Radiology uses imaging to diagnose and treat diseases seen within the body. A variety of imaging techniques such as X-ray radiography, ultrasound, computed tomography (CT), nuclear medicine including positron emission tomography (PET), and magnetic resonance imaging (MRI) are used to diagnose and or treat diseases. Interventional radiology is the performance of medical procedures with the guidance of imaging technologies. Nuclear medicine involves using radioisotopes in the diagnosis, management and treatment of disease. Imaging techniques have been used in the diagnosis and treatment of diseases for decades. The 1950s and 1960s saw the widespread introduction of nuclear medicine and ultrasound. Research continues to find ways to improve the efficiency and efficacy of the technology and the treatments.
A/Prof Roger Fulton: Improving the Diagnostic Accuracy and Safety of X-ray Computed Tomography
Patient motion distorts the image in diagnostic CT scans, most commonly in stroke, dementia, trauma and paediatric patients; indeed young children often require general anaesthesia to avoid motion artifacts. Although scanner manufacturers have invested heavily in developments to reduce scan time and the probability of motion, if motion does occur there is still no remedy other than to repeat the scan, which also subjects the patient to a repeat radiation dose. This is especially problematic for children due to their much higher radio-sensitivity.
Having recently developed an effective method of correcting for rigid head motion in clinical helical CT scans, we are able to restore the image in all but extreme motion cases. The method can be applied retrospectively to scans acquired with standard scanning procedures. Our aim in this project is to use a variety of strategies to reduce the processing time (from up to 15 hours) to a practical level, so that motion correction, with its improved image clarity, can become a routine procedure in clinical CT imaging.
Clinical Prof Vijay Kumar: Radiopharmaceuticals for PET imaging of infection and inflammation
Primarily involved in designing radiolabelled radiopharmaceuticals for evaluation in preclinical studies in an animal model and then using them in patient studies in a clinical setting. We have developed Ga-68 labelled PET-agents (Positron emitting isotopes) for imaging neuroendocrine tumours, prostate cancer and bacterial infections. We have developed F18 FET (Fluoroethyl tyrosine) for imaging brain tumours and adopted the technology in automated synthesis.
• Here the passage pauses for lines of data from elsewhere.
## src/rtl/fakeram7_arb_pkg.sv

```systemverilog
// -----------------------------------------------------------------------------
// fakeram7_arb_pkg
// Shared definitions for the two-port fakeram7 arbiter:
//   - NREQ, P0, P1 : requester count and port index constants
//   - arb_state_t  : init-sweep FSM states (ST_INIT, ST_RUN)
// -----------------------------------------------------------------------------
package fakeram7_arb_pkg;

   localparam int   NREQ = 2;
   localparam logic P0   = 1'b0;
   localparam logic P1   = 1'b1;

   typedef enum logic {
      ST_INIT = 1'b0,
      ST_RUN  = 1'b1
   } arb_state_t;

endpackage : fakeram7_arb_pkg

```

## src/rtl/fakeram7_rr2_pick.sv

```systemverilog
// -----------------------------------------------------------------------------
// fakeram7_rr2_pick
// Purely combinational two-way round-robin picker.
// Ports:
//   req_valid  in  [1:0]  per-port request valid
//   last_grant in  1      index of the most recently granted port
//   grant      out [1:0]  one-hot grant, zero when nothing is valid
//   grant_idx  out 1      index of the picked port (P0 when nothing is valid)
// -----------------------------------------------------------------------------
module fakeram7_rr2_pick
   import fakeram7_arb_pkg::*;
(
   input  logic [NREQ-1:0] req_valid,
   input  logic            last_grant,
   output logic [NREQ-1:0] grant,
   output logic            grant_idx
);

   always_comb begin
      // NOTE: every output gets a default first so no path can infer a latch.
      grant     = '0;
      grant_idx = P0;
      if (req_valid[P0] && req_valid[P1]) begin
         // On conflict the port that did not win last time goes next.
         grant_idx = (last_grant == P1) ? P0 : P1;
      end else if (req_valid[P1]) begin
         grant_idx = P1;
      end
      grant[grant_idx] = |req_valid;
   end

endmodule : fakeram7_rr2_pick

```

## src/rtl/fakeram7_sp_arb2.sv

```systemverilog
// -----------------------------------------------------------------------------
// fakeram7_sp_arb2
// Two-requester round-robin arbiter/sequencer in front of one single-port
// fakeram7 SRAM macro (default 4096x32, 1-cycle read latency).
//
// Optional feature: define FAKERAM7_SP_ARB2_INIT_EN to zero-fill the whole
// macro after every reset (init_busy high for WORD_DEPTH cycles).
//
// Ports:
//   clk, rst                  clock shared with the macro; sync active-high reset
//   req_valid/ready/we  [1:0] per-port handshake and write enable
//   req_addr  [2*ADDR_WIDTH]  port i at [i*ADDR_WIDTH +: ADDR_WIDTH]
//   req_wdata/req_wmask [2*BITS] port i at [i*BITS +: BITS]
//   resp_valid [1:0]          one-cycle read-data pulse per port
//   resp_rdata [BITS]         shared read data, qualified by resp_valid
//   mem_ce/we/addr/wd/wmask   straight to the macro's input pins
//   mem_rd                    from the macro's rd_out
//   init_busy                 high while the zero-fill sweep runs
// -----------------------------------------------------------------------------
module fakeram7_sp_arb2
   import fakeram7_arb_pkg::*;
#(
   parameter int BITS       = 32,
   parameter int WORD_DEPTH = 4096,
   parameter int ADDR_WIDTH = 12
) (
   input  logic                    clk,
   input  logic                    rst,
   input  logic [1:0]              req_valid,
   output logic [1:0]              req_ready,
   input  logic [1:0]              req_we,
   input  logic [2*ADDR_WIDTH-1:0] req_addr,
   input  logic [2*BITS-1:0]       req_wdata,
   input  logic [2*BITS-1:0]       req_wmask,
   output logic [1:0]              resp_valid,
   output logic [BITS-1:0]         resp_rdata,
   output logic                    mem_ce,
   output logic                    mem_we,
   output logic [ADDR_WIDTH-1:0]   mem_addr,
   output logic [BITS-1:0]         mem_wd,
   output logic [BITS-1:0]         mem_wmask,
   input  logic [BITS-1:0]         mem_rd,
   output logic                    init_busy
);

   if (ADDR_WIDTH != $clog2(WORD_DEPTH)) begin : g_bad_addr_width
      $error("ADDR_WIDTH must equal clog2(WORD_DEPTH)");
   end

   logic                  last_grant;
   logic [1:0]            pick_grant;
   logic                  pick_idx;
   logic                  run;
   logic                  gnt_any;
   logic                  rsp_pend;
   logic                  rsp_idx;
   logic [ADDR_WIDTH-1:0] addr_hold;

   logic                  sel_we;
   logic [ADDR_WIDTH-1:0] sel_addr;
   logic [BITS-1:0]       sel_wd;
   logic [BITS-1:0]       sel_wmask;

   fakeram7_rr2_pick u_pick (
      .req_valid  (req_valid),
      .last_grant (last_grant),
      .grant      (pick_grant),
      .grant_idx  (pick_idx)
   );

`ifdef FAKERAM7_SP_ARB2_INIT_EN
   arb_state_t            state;
   logic [ADDR_WIDTH-1:0] init_addr;
   logic                  init_busy_q;

   always_ff @(posedge clk) begin
      // NOTE: sequential state uses non-blocking assignments only.
      if (rst) begin
         state       <= ST_INIT;
         init_addr   <= '0;
         init_busy_q <= 1'b1;
      end else begin
         case (state)
            ST_INIT: begin
               init_addr <= init_addr + 1'b1;
               if (init_addr == ADDR_WIDTH'(WORD_DEPTH - 1)) begin
                  state       <= ST_RUN;
                  init_busy_q <= 1'b0;
               end
            end
            default: state <= ST_RUN;
         endcase
      end
   end

   assign run       = (state == ST_RUN);
   assign init_busy = init_busy_q;
`else
   assign run       = 1'b1;
   assign init_busy = 1'b0;
`endif

   // Grants are suppressed during reset and during the init sweep.
   assign req_ready = (run && !rst) ? pick_grant : 2'b00;
   assign gnt_any   = |req_ready;

   assign sel_we    = req_we[pick_idx];
   assign sel_addr  = pick_idx ? req_addr[ADDR_WIDTH +: ADDR_WIDTH] : req_addr[0 +: ADDR_WIDTH];
   assign sel_wd    = pick_idx ? req_wdata[BITS +: BITS] : req_wdata[0 +: BITS];
   assign sel_wmask = pick_idx ? req_wmask[BITS +: BITS] : req_wmask[0 +: BITS];

   always_comb begin
      mem_ce    = 1'b0;
      mem_we    = 1'b0;
      mem_addr  = addr_hold;  // idle address stays put so the macro never sees X
      mem_wd    = '0;
      mem_wmask = '0;
`ifdef FAKERAM7_SP_ARB2_INIT_EN
      if (!rst && !run) begin
         mem_ce    = 1'b1;
         mem_we    = 1'b1;
         mem_addr  = init_addr;
         mem_wmask = '1;
      end
`endif
      if (gnt_any) begin
         mem_ce    = 1'b1;
         mem_we    = sel_we;
         mem_addr  = sel_addr;
         mem_wd    = sel_wd;
         mem_wmask = sel_wmask;
      end
   end

   always_ff @(posedge clk) begin
      if (rst) begin
         last_grant <= P1;
         rsp_pend   <= 1'b0;
         rsp_idx    <= P0;
         addr_hold  <= '0;
      end else begin
         if (gnt_any) begin
            last_grant <= pick_idx;
         end
         // Tag the read so its data, arriving next cycle, goes back to its owner.
         rsp_pend <= gnt_any && !sel_we;
         rsp_idx  <= pick_idx;
         if (mem_ce) begin
            addr_hold <= mem_addr;
         end
      end
   end

   assign resp_valid = rsp_pend ? (rsp_idx ? 2'b10 : 2'b01) : 2'b00;
   assign resp_rdata = mem_rd;

endmodule : fakeram7_sp_arb2
```

## config.mk

```make
export PLATFORM = sky130hd
export DESIGN_NAME = fakeram7_sp_arb2
export DESIGN_NICKNAME = d
export VERILOG_FILES = /design/src/rtl/fakeram7_arb_pkg.sv /design/src/rtl/fakeram7_rr2_pick.sv /design/src/rtl/fakeram7_sp_arb2.sv
export SDC_FILE = /design/constraint.sdc
export NUM_CORES = 1
export LEC_CHECK = 0
export BUFFER_PORTS_ARGS = -buffer_cell sky130_fd_sc_hd__clkbuf_2
export CORE_AREA = 2 2 117 119
export CTS_CLUSTER_DIAMETER = 80
export DETAILED_ROUTE_END_ITERATION = 16
export DIE_AREA = 0 0 119 121
export GPL_ROUTABILITY_DRIVEN = 0
export SYNTH_ARGS = -nofsm -noshare
export SYNTH_HDL_FRONTEND = slang
export SYNTH_SLANG_ARGS = --single-unit
```

## constraint.sdc

```tcl
create_clock -name clk -period 1.3 [get_ports clk]
set_input_delay 0.065 -clock clk [delete_from_list [all_inputs] [get_ports clk]]
set_output_delay 0.065 -clock clk [all_outputs]
set_load 0.005 [all_outputs]
```

==> run summary <==
H-tree Lvls = 1
RSZ-0062 raised after global routing = true
Crit path DAT = 1.52 ns
Yosys warnings = 0
CTS Buffer Depth = 2
PwrDens = 625.6 nW/um^2
Final wirelength = 10,580 um
Share of layout cells above drive strength 1 = 62.01%
Crit Path Max Fanout = 11
Area after DPL = 3176 sq um
CTS tree = yes
Leakage = 2.119 nW
Count of cell types in the netlist = 22
Max-cap violations = 0
Port bufs = 239
Status = complete, but fails checks
Site Rows = 42
Die H = 121 um
Post-Syn Area per Cell = 5.671 sq um
Failing checks = setup timing
Critical Path RT = 1.24 ns
CP most frequent cell = buf_6
Worst Path Buf+Inv = 4
CP Capture Type = output pin
Crit Path Category = reg2out
Type of origin of the critical path = register
Hpwl dp = 7033 um
Largest net degree at the start of global routing = 44
Core area = 13,090 sq um
End point of the critical path = mem_wd[10]
Post-route ant nets = 0
Min Tclk post-route = 1.581 ns
Post-synthesis register bit count = 15
Starting Density = 14.82%
Highest Clock Rate = 632.3 MHz
Worst stage delay on the critical path = 0.36 ns
Clk Latency, worst-skew pair = 0.24 ns
Final Cycle Share = 121.7%
Mapped Cells = 342
Vias in the first global route = 2,677
Antenna violations before repair = 0
Die area = 14,400 sq um
Final #Nets = 749
DR DRC count = 0
Count of TritonRoute iterations in the first routing pass = 4
Inserted Diodes = 0
Seq/Total Area, Yosys = 15.48%
Clock Skew = 0.005374 ns
Hold Vio Cnt, Final = 0
Clk root buf = clkbuf_16
Num CTS Buffers = 3
Area grow syn2layout = 100.3%
Clock slew at reported path FFs = 0.05 ns
R2R Setup Slk = -0.11 ns
Wire per inst = 14.42 um
Crit path depth = 7
Initial DRC Count = 93
Overflow after GRT = 0
Post-route design area = 3885 sq um
Hold_buf cts = 0
Max Slew Vio Count = 0
Endpoints failing setup = 82
Top Family by Delay on Critical Path = buffers and inverters
Die W = 119 um
Slowest CP cell = dfxtp_4
Ports = 305
Critical path, cell by cell = a21boi_4 > buf_6 > buf_6 > clkbuf_16 > nand2_1 > a21oi_2 > clkbuf_2
Global-route wire length before repair = 13,460 um
Sink Count = 15
Power, Total = 2.430 mW
Synth Cell Area = 1939 sq um
Via/cell ratio = 4.327
FF-to-FF Start = last_grant
Worst Hold Class = in2reg
Via count = 3,176
Total track usage = 11.61%
Reg2reg path depth = 6
Syn Nets = 532
Dpl ws = -0.02907 ns
Max VDD drop = 345.4 uV
Worst Setup SP = last_grant
Worst flop-to-flop path endpoint = addr_hold[6]
Final worst slack = -0.2815 ns
## metrics by stage
stage	TNS, ns	cells	hold WS (ns)	utilization [%]
floorplan	0	342	0.1371	-
global placement	-0.003489	711	0.1300	24.27
detailed placement	-0.1299	711	0.1300	24.27
CTS	-14.05	721	0.08981	26.07
global route	-23.79	734	0.09754	29.69
finish	-17.86	734	0.09641	29.69
## layer usage
metal | wire length [um] | part of all wire, % | vias to the layer above | track usage (%)
met2 | 5448 | 51 | 156 | 20.73
met5 | 0 | 0 | - | 0
met4 | 152 | 1.4 | 0 | 2.902
li1 | - | - | 1532 | -
met3 | 705 | 6.7 | 16 | 2.256
met1 | 4275 | 40 | 1472 | 14.30
## cells by family (layout without fill, tap and decap cells)
group / after synthesis / in the layout / synth area share (%)
AO/OA/AOI/OAI: 92 / 92 / 30.00
buffers and inverters: 64 / 280 / 20.71
flip-flops: 15 / 15 / 15.48
multiplexers: 1 / 1 / 0.5161
other: 1 / 1 / 0.1934
AND/OR/NAND/NOR: 169 / 169 / 33.10
## sequential cells by signal, summed over array words and instances, names as in the netlist
name,count
addr_hold,12
last_grant,1
rsp_idx,1
rsp_pend,1
## worst register-to-register path: cells and delay by family (launching register included)
kind	cells	cell delay (ns)
AOI/OAI and AO/OA	2	0.41
buffers and inverters	3	0.50
DFF	1	0.36
and+or+nand+nor	1	0.05
## area by class of cell
| cell class | instances | area, sq um |
|---|---|---|
| inverter | 2 | 7.507 |
| sequential | 15 | 304.0 |
| fill | 1427 | 9200 |
| clock buffer | 4 | 78.83 |
| multi-input combinational | 263 | 1551 |
| tap | 176 | 220.2 |
| timing repair buffer | 274 | 1723 |
## synth_stat cells (all sizes together)
cell,instances,share of area [%]
a21boi,1,0.58
mux2i,1,0.52
a32o,2,1.0
clkbuf,7,1.4
a21oi,62,16
conb,1,0.19
a31oi,12,3.9
nand2,150,29
a311oi,12,7.4
buf,55,19
nor2b,1,0.32
and2,2,0.65
dfxtp,15,15
o21ai,1,0.26
o21bai,1,0.39
nor2,16,3.1
inv,2,0.39
a21bo,1,0.52
## timing repair
item	in CTS	in global routing
resized for setup	14	124
gates cloned	3	8
pin swaps	1	45
endpoints found under the setup margin	80	82
buffers inserted	3	7
## placed cells by master (no fill, tap or decap), types with 2 or more instances in the layout
| cell | Yosys | final |
|---|---|---|
| clkbuf_2 | 0 | 190 |
| a31oi_1 | 12 | 10 |
| nand2_4 | 0 | 16 |
| nor2_1 | 16 | 15 |
| nand2_1 | 150 | 122 |
| a31oi_4 | 0 | 2 |
| and2_1 | 2 | 2 |
| a32o_1 | 2 | 2 |
| a311oi_1 | 6 | 4 |
| buf_8 | 0 | 2 |
| buf_2 | 15 | 49 |
| nand2_2 | 0 | 12 |
| buf_6 | 0 | 5 |
| dfxtp_1 | 15 | 14 |
| buf_4 | 38 | 13 |
| a21oi_1 | 62 | 38 |
| buf_12 | 0 | 7 |
| clkbuf_16 | 0 | 10 |
| a311oi_2 | 6 | 8 |
| a21oi_2 | 0 | 24 |
## power by group
group	internal [mW]	switching (mW)	total [mW]
clock	0.415	0.179	0.594
sequential	0.496	0.0125	0.509
combinational	0.666	0.661	1.33
## worst min path at each step
stage | slack, ns | cells past startpoint | to | startpoint
floorplan | 0.14 | 1 | addr_hold[10] | rst
global placement | 0.13 | 0 | resp_rdata[15] | mem_rd[15]
detailed placement | 0.13 | 0 | resp_rdata[15] | mem_rd[15]
CTS | 0.09 | 3 | addr_hold[7] | req_addr[7]
global route | 0.1 | 3 | addr_hold[1] | req_addr[13]
finish | 0.1 | 3 | addr_hold[1] | req_addr[13]
No activity file was read; power rests on OpenSTA's default activity.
- We have developed 99mTc-labelled glucosamine for imaging arthritis. Our preliminary studies were to standardise the technique of synthsising the agent and evaluated its utility in imaging arthritis in an adjuvent-induced arthritis in an animal model. The 99mTc-Glucosamine is successfully used in patient studies for imaging arthritis, osteo-arthritis, rheumatoid arthritis etc. More than 300 patients were studied using this agent.
- We have developed Ga-68 labelled DOTA-TATE (DOTA-Octrotide) for imaging neuroendocrine tumours in patients since 2009. We are one of the first centres in Australia to introduce this technology. We studied more than 300-400 patients per year in the clinical settings.
- We have developed Ga-68 labelled PSMA (Prostate Specific Membrane Antigen) for imaging prostate cancer. It is clinically used in our department and more than 100 patients are studied per annum. This is the superior imaging agent for prostate cancer compared to other modality (eg. CT/MRI etc).
- We have developed Ga-68 labelled infection imaging agents. Ga-68 Citrate, Ga-68 Apotransferrin and Ga-68UBI (Ubiquicidin). The first 2 agents are in clinical use and the last agent (Ga-68 UBI) is currently being evaluated in preclinical studies.